Problem with backend; poller can't keep up; gaps in the graphs

mhmh · 26 September 2024 20:04

12vCPU; 64GB RAM; NVMe SSD all flash SAN with dual 10GBe; Network with dual GBe; Debian 12; single LibreNMS instance running on ProxMox HA cluster; 569 hosts

This system manages Cisco, Juniper and PaloAlto:

We were using the cron based poller which couldn’t complete an entire polling cycle. We moved to the librenms service and made some tweaks. We had to increase the poller workers and increase max_connections for MariaDB.:

Problem solved:

Yes, you did read that correctly; 224 poller workers

laf · 26 September 2024 22:07

That’s a lot of workers. I don’t think you’ll need that many!

What are the typical poll times for the devices you are polling?

mhmh · 26 September 2024 23:07

I agree, it is quite a number. I started out with 16, then 24 and continued to increase the count until it was finally able to poll all devices in under 300 seconds. I also had to increase max_connections in MariaDB as I found out I had to increase both.
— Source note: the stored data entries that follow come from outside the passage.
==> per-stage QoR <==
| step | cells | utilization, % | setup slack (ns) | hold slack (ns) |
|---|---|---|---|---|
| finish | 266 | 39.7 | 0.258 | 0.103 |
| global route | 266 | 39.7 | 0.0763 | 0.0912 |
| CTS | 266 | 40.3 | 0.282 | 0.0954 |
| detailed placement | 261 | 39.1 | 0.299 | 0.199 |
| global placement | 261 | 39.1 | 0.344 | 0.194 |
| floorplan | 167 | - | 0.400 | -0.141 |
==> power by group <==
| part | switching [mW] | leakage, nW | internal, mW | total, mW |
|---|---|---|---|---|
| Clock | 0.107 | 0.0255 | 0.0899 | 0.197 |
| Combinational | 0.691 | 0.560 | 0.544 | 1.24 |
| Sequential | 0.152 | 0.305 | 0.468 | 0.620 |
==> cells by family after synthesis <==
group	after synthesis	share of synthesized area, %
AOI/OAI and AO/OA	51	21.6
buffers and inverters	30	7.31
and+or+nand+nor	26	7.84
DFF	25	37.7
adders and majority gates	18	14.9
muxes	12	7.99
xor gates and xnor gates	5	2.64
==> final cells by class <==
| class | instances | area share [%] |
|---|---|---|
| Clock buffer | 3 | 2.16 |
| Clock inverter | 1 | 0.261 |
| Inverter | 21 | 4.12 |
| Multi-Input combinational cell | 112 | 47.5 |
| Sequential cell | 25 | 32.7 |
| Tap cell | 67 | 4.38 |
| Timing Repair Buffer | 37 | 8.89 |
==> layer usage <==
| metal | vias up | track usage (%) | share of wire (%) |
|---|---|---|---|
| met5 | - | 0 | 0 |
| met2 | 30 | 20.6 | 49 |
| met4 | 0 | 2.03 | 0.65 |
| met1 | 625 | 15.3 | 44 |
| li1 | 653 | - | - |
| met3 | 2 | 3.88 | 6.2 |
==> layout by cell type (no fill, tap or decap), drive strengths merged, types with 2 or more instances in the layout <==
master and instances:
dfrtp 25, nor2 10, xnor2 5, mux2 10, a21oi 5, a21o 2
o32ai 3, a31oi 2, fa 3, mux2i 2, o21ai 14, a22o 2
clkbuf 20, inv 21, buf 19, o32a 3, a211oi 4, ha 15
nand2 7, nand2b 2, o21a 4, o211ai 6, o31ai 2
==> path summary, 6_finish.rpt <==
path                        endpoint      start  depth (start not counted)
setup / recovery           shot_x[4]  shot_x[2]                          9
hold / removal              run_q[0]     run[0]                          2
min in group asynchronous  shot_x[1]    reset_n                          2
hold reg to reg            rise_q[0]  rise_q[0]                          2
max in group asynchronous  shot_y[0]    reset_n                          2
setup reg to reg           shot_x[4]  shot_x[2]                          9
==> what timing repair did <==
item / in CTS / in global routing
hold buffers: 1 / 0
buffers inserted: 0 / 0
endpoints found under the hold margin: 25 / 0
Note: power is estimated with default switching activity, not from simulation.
File: src/rtl/ccff_bitstream_loader.sv
// ccff_bitstream_loader
//
// Configuration-chain programmer. Bytes arrive over a valid/ready handshake
// and are serialised LSB-first onto the configuration flip-flop chain head.
// Exactly CHAIN_LEN bits are shifted per load, after which config_done is
// raised. The old chain contents coming out of ccff_tail are folded into a
// running parity for readback checking.
//
// Ports:
//   prog_clk       programming clock, rising-edge active
//   pReset         asynchronous active-high reset
//   start          single-cycle request to begin a load (IDLE/DONE only)
//   data_in        bitstream byte, bit 0 shifted first
//   data_valid     data_in is valid
//   data_ready     loader accepts a byte this cycle (FETCH state)
//   ccff_head      registered serial bit into the chain
//   ccff_shift_en  registered chain shift enable
//   ccff_tail      chain tail output
//   bits_loaded    bits shifted since the last start
//   busy           load in progress
//   config_done    all CHAIN_LEN bits shifted; sticky until start/reset
//   tail_parity    XOR of ccff_tail over every shift_en edge

module ccff_bitstream_loader #(
    parameter int CHAIN_LEN = 64,
    parameter int CNT_W     = 16
) (
    input  logic             prog_clk,
    input  logic             pReset,
    input  logic             start,
    input  logic [7:0]       data_in,
    input  logic             data_valid,
    output logic             data_ready,
    output logic             ccff_head,
    output logic             ccff_shift_en,
    input  logic             ccff_tail,
    output logic [CNT_W-1:0] bits_loaded,
    output logic             busy,
    output logic             config_done,
    output logic             tail_parity
);

    typedef enum logic [1:0] {
        IDLE,
        FETCH,
        SHIFT,
        DONE
    } state_t;

    localparam logic [CNT_W-1:0] CHAIN_LEN_C = CNT_W'(CHAIN_LEN);

    state_t           state;
    state_t           state_next;
    logic [7:0]       shift_buf;
    logic [3:0]       bit_idx;
    logic [CNT_W-1:0] bits_next;
    logic             accept;
    logic             launch;

    assign bits_next = bits_loaded + CNT_W'(1);

    always_ff @(posedge prog_clk or posedge pReset) begin
        if (pReset) begin
            state <= IDLE;
        end else begin
            state <= state_next;
        end
    end

    // Next-state and Moore outputs. The CHAIN_LEN check takes priority over
    // the end-of-byte check so the high bits of a final partial byte are
    // never shifted.
    always_comb begin
        state_next = state;
        data_ready = 1'b0;
        busy       = 1'b0;
        accept     = 1'b0;
        launch     = 1'b0;
        case (state)
            IDLE: begin
                if (start) begin
                    launch     = 1'b1;
                    state_next = FETCH;
                end
            end
            FETCH: begin
                busy       = 1'b1;
                data_ready = 1'b1;
                if (data_valid) begin
                    accept     = 1'b1;
                    state_next = SHIFT;
                end
            end
            SHIFT: begin
                busy = 1'b1;
                if (bits_next == CHAIN_LEN_C) begin
                    state_next = DONE;
                end else if (bit_idx == 4'd7) begin
                    // this cycle's increment brings the bit index to 8
                    state_next = FETCH;
                end
            end
            DONE: begin
                if (start) begin
                    launch     = 1'b1;
                    state_next = FETCH;
                end
            end
            default: begin
                state_next = IDLE;
            end
        endcase
    end

    // Datapath. Head and shift enable are registered, so each bit leaves one
    // cycle after its SHIFT cycle; the last pulse therefore lands in DONE,
    // and config_done is set on that pulse so it appears one cycle later.
    always_ff @(posedge prog_clk or posedge pReset) begin
        if (pReset) begin
            shift_buf     <= '0;
            bit_idx       <= '0;
            ccff_head     <= 1'b0;
            ccff_shift_en <= 1'b0;
            bits_loaded   <= '0;
            config_done   <= 1'b0;
            tail_parity   <= 1'b0;
        end else begin
            ccff_shift_en <= (state == SHIFT);
            if (state == SHIFT) begin
                ccff_head   <= shift_buf[0];
                shift_buf   <= {1'b0, shift_buf[7:1]};
                bit_idx     <= bit_idx + 4'd1;
                bits_loaded <= bits_next;
            end
            if (accept) begin
                shift_buf <= data_in;
                bit_idx   <= '0;
            end
            if (launch) begin
                bits_loaded <= '0;
                tail_parity <= 1'b0;
                config_done <= 1'b0;
            end else begin
                if (ccff_shift_en) begin
                    tail_parity <= tail_parity ^ ccff_tail;
                end
                if ((state == DONE) && ccff_shift_en) begin
                    config_done <= 1'b1;
                end
            end
        end
    end

endmodule

File: config.mk
export PLATFORM = sky130hd
export DESIGN_NAME = ccff_bitstream_loader
export DESIGN_NICKNAME = d
export VERILOG_FILES = /design/src/rtl/ccff_bitstream_loader.sv
export SDC_FILE = /design/constraint.sdc
export NUM_CORES = 1
export LEC_CHECK = 0
export ABC_AREA = 1
export ABC_CLOCK_PERIOD_IN_PS = 1800
export CORE_AREA = 5 5 71 73
export CTS_CLUSTER_SIZE = 20
export DETAILED_ROUTE_END_ITERATION = 10
export DIE_AREA = 0 0 76 78
export PLACE_DENSITY_LB_ADDON = 0.08
export SLEW_MARGIN = 20
export SYNTH_ARGS = -nofsm -noshare
export SYNTH_HDL_FRONTEND = slang
export SYNTH_SLANG_ARGS = --single-unit
File: constraint.sdc
create_clock -name prog_clk -period 1.8 [get_ports prog_clk]
set_input_delay 0.27 -clock prog_clk [delete_from_list [all_inputs] [get_ports prog_clk]]
set_output_delay 0.27 -clock prog_clk [all_outputs]
set_load 0.01 [all_outputs]
==> results of run 1 <==
Yosys cell counts:
cell       n  area (um2)
nand2_1   81         304
inv_1     42         158
dfrtp_1   34         851
nand3_1   19        95.1
o21ai_0   17        85.1
nor2_1    14        52.6
ha_1       7        87.6
nor2_2     7        43.8
o22ai_1    7        43.8
clkbuf_1   5        18.8
nand2_2    5        31.3
nand4_1    5        31.3
a21oi_1    4        20.0
o311ai_0   4        35.0
nor3_1     3        15.0
o211ai_1   3        22.5
nand3_2    2        20.0
o21ai_1    2        10.0
buf_1      1        3.75
nand2_4    1        11.3
nand3b_1   1        7.51
nor2_4     1        11.3
o21ai_2    1        8.76
o31ai_1    1        7.51
power breakdown:
part           switching (W)  total [W]  internal [W]
Sequential          0.000120    0.00108      0.000962
Clock               0.000283   0.000591      0.000309
Combinational       0.000745    0.00129      0.000541
Total                0.00115    0.00296       0.00181
state kept, by name (all words and copies together), names as in the netlist:
| register | cells |
|---|---|
| bit_idx | 4 |
| config_done | 1 |
| tail_parity | 1 |
| state | 2 |
| bits_loaded | 16 |
| ccff_shift_en | 1 |
| ccff_head | 1 |
| shift_buf | 8 |
repair_timing:
| item | in CTS | in global routing |
|---|---|---|
| pin swaps | 0 | 14 |
| endpoints found under the setup margin | 4 | 2 |
| setup buffers | 0 | 5 |
| hold buffers | 0 | 0 |
| resized for setup | 4 | 27 |
layout by cell type, fill, tap and decap left out, types with 2 or more instances in the layout:
cell              n
nor2_2            2
nor2_1           12
dfrtp_1          31
a21oi_1           4
dlygate4sd2_1     2
nand2_1          74
o211ai_1          3
o311ai_0          4
dfrtp_2           3
nand3_2           5
nand2_2          11
nand2_4           2
buf_4            14
clkbuf_8          6
o22ai_1           7
o21ai_2           2
clkdlybuf4s50_1  32
inv_2             2
ha_1              6
nor3_1            3
nor2_4            8
o21ai_0          17
nand4_1           5
inv_1            40
nand3_1          16
area by class of cell:
type | instances | area share (%)
timing repair buffer | 49 | 17.1
multi-input combinational | 185 | 39.0
tap | 52 | 2.45
inverter | 42 | 5.93
clock buffer | 7 | 3.25
clock inverter | 1 | 0.188
sequential | 34 | 32.1
worst register-to-register path, cell delays in order (launching register included):
cell,delay [ns]
dfrtp_1,0.41
ha_4,0.19
nand2_4,0.06
nor2_4,0.18
nand3_2,0.10
nand2_2,0.07
nand2_1,0.05
nor2_1,0.10
nand2_1,0.11
nor2_4,0.14
nand2_2,0.06
nand2_2,0.09
nand2_2,0.06
nand2_1,0.05
nand2_1,0.05
stage by stage:
step	TNS, ns	hold WS [ns]	setup WS (ns)	total power, W	instance area [um2]
detailed placement	-0.0218	0.466	-0.0126	0.00239	2430
floorplan	0	0.391	0.0262	0.00183	1970
global placement	-0.00320	0.464	-0.00320	0.00237	2430
CTS	0	0.392	0.00336	0.00297	2530
global route	-0.334	0.435	-0.172	0.00320	2660
finish	-0.0688	0.372	-0.0351	0.00296	2660
cell families after synthesis:
group,after synthesis,synth area share [%]
buf+inv,48,9.13
flops,34,43.1
simple gates,139,31.6
compound gates,39,11.8
fa+ha+maj,7,4.44
final timing paths:
kind / startpoint / endpoint / slack, ns
min in group prog_clk: ccff_head / ccff_head / 0.47
worst max register to register: bits_loaded[1] / state[1] / -0.04
max in group asynchronous: pReset / bits_loaded[10] / 1.07
worst min-delay path: pReset / bits_loaded[4] / 0.37
worst min register to register: ccff_head / ccff_head / 0.47
worst max-delay path: bits_loaded[1] / state[1] / -0.04
layer usage:
layer / vias up / share of wire [%] / track usage, %
li1: 956 / - / -
met1: 918 / 46 / 19.7
met2: 41 / 48 / 26.8
met3: 7 / 4.0 / 3.59
met4: 0 / 2.0 / 7.47
met5: - / 0 / 0
==> run summary, run 1 <==
In the global route stage, overall resource usage came out at 16.1%. The detailed-route wire length per cell is 13.1 um. After synthesis the netlist holds a flip-flop and latch count of 34. The remaining antenna violation count is 0. The leakage component of the power came out at 1.23 nW. The total count of max-transition violations in the final report came out at 0. The pre-antenna-repair detailed-routing pass consisted of 5 iterations.

The share of layout cells above drive strength 1 came out at 18.2%. Compared with the post-synthesis result, the final layout area differs by 34.7%. At the end of routability-driven placement, the weighted congestion stood at 0.853. The effective utilization at floorplan is 46.0%.

Counting both buffers and inverters, the worst setup path holds a total of 0. The violation count after the first detailed-routing iteration came out at 115. The final instance count without filler cells came out at 370. The minimum setup slack in the final design is -0.0351 ns. For the final database, setup skew stands at 0.00451 ns. The number of global-route vias before repair came out at 1,734.

The worst setup path is captured at a flip-flop. Measured along the x axis, the die boundary spans 76 um. In this run the cell area of the synthesized design comes to 1970 um2. The flow ran to the end, but the final reports show violations.

STA puts the critical path data required time at 1.98 ns. In this run the count of I/O pins placed on the die edge is 35. The slowest stage of the critical path is the dfrtp_1 cell. The worst setup path is launched from a flip-flop. The via density per instance is 5.19. The overall die height came out at 78 um. Summing all multi-input logic gate instances after layout gives 1040 um2. The checks that failed: negative setup slack. The post-synthesis average cell area is 7.39 um2.

The critical path in this run is classified as reg -> reg. The number of DRC violations after detailed routing is 0. The number of unique standard cell types used by synthesis came out at 24.

For this block, the routed nets add up to 4850 um of wire. The number of fill cells came out at 411. Derived from the worst setup path, the maximum achievable clock frequency is 545 MHz. Synthesis produced a netlist whose cell count is 267. Max-cap violations in this run came to 0.

The number of buffers added on ports is 34. The CTS buffer count is 5. The critical path crosses 14 cells after its start point. The maximum number of buffers from clock root to sink came out at 2.

The cell count of the worst reg-to-reg path came out at 14. The total overflow left after global routing is 0. TritonCTS built the clock tree. During synthesis, Yosys emitted a total of 0 warnings.

Dividing total power by cell area gives a power density of 1110 nW/um2. The die covers 5930 um2. The HPWL reported at the end of detailed placement came out at 3290 um. The latest clock arrival within the worst-skew pair is 0.28 ns.

The worst vdd rail ir drop came out at 0.000706 V. The max-slew headroom at the worst pin came out at 70.2%. The utilization after layout came out at 61.9%. The number of placement rows is 24. The global-route wire length before repair is 7840 um. The total number of nets in the final design came out at 337.

The number of antenna violations at the first check in global routing came out at 0. The register area is 855 um2. The time the final worst path needs with I/O delays and setup is 1.84 ns. The final count of negative-setup-slack endpoints came out at 2. Grouping stages by cell kind, the critical path spends the most delay in simple AND/OR/NAND/NOR gates.

The data arrival at the endpoint of the critical path is 2.01 ns. The signal on the critical path passes through ha_4 > nand2_4 > nor2_4 > nand3_2 > nand2_2 > nand2_1 > nor2_1 > nand2_1 > nor2_4 > nand2_2 > nand2_2 > nand2_2 > nand2_1 > nand2_1. The detailed-route via count came out at 1,922. In this run the clock root is driven by a clkbuf_8. After synthesis, flip-flops and latches occupy 43.1% of the total area. The critical path's largest stage delay came out at 0.41 ns. The area of the placeable core is 4290 um2. The slew at the pin closest to its max-slew limit is 0.448 ns. The final hold violation count came out at 0. The path class of the tightest hold or removal check is in -> async. The net count after synthesis came out at 287. The pin count of the biggest net entering global routing is 35. The antenna cell count came out at 0. Along the worst path, the maximum fanout reaches 4.

Setup repair after global routing could not meet its margin everywhere. After detailed placement, the design holds a cell count of 357. The count of H-tree levels built during CTS is 2. Dividing the final minimum period by the clock period gives 102%. The clock-pin transition on the worst setup and hold timing paths came out at 0.07 ns. CTS saw 34 sinks.
Note: power is estimated with default switching activity, not from simulation.
==> inputs of run 2 (changes only) <==
GPL_ROUTABILITY_DRIVEN = 0   (was unset)
==> results of run 2 <==
No change in the layout: final DEF, timing and power equal those of run 1.
==> inputs of run 3 (changes only) <==
ABC_CLOCK_PERIOD_IN_PS = unset   (was 1800)
==> results of run 3 <==
No change in the layout: final DEF, timing and power equal those of run 1.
I had seen many devices in the 100-200+ second range (there were many well below that range). The system has been running well for almost 72 hours now.

I also increased max_repeaters (150) and max_oids (75) as well.

This was after running the mysql tuner and making adjustments there too. I still need to optimize php.

murrant · 29 September 2024 19:06

Increasing the number often causes more troubles than decreasing the number.

I have about 800 devices in my instance and have 32 workers. I also have low latency to most devices however.

Good luck!

system · 28 December 2024 19:07

This topic was automatically closed 90 days after the last reply. New replies are no longer allowed.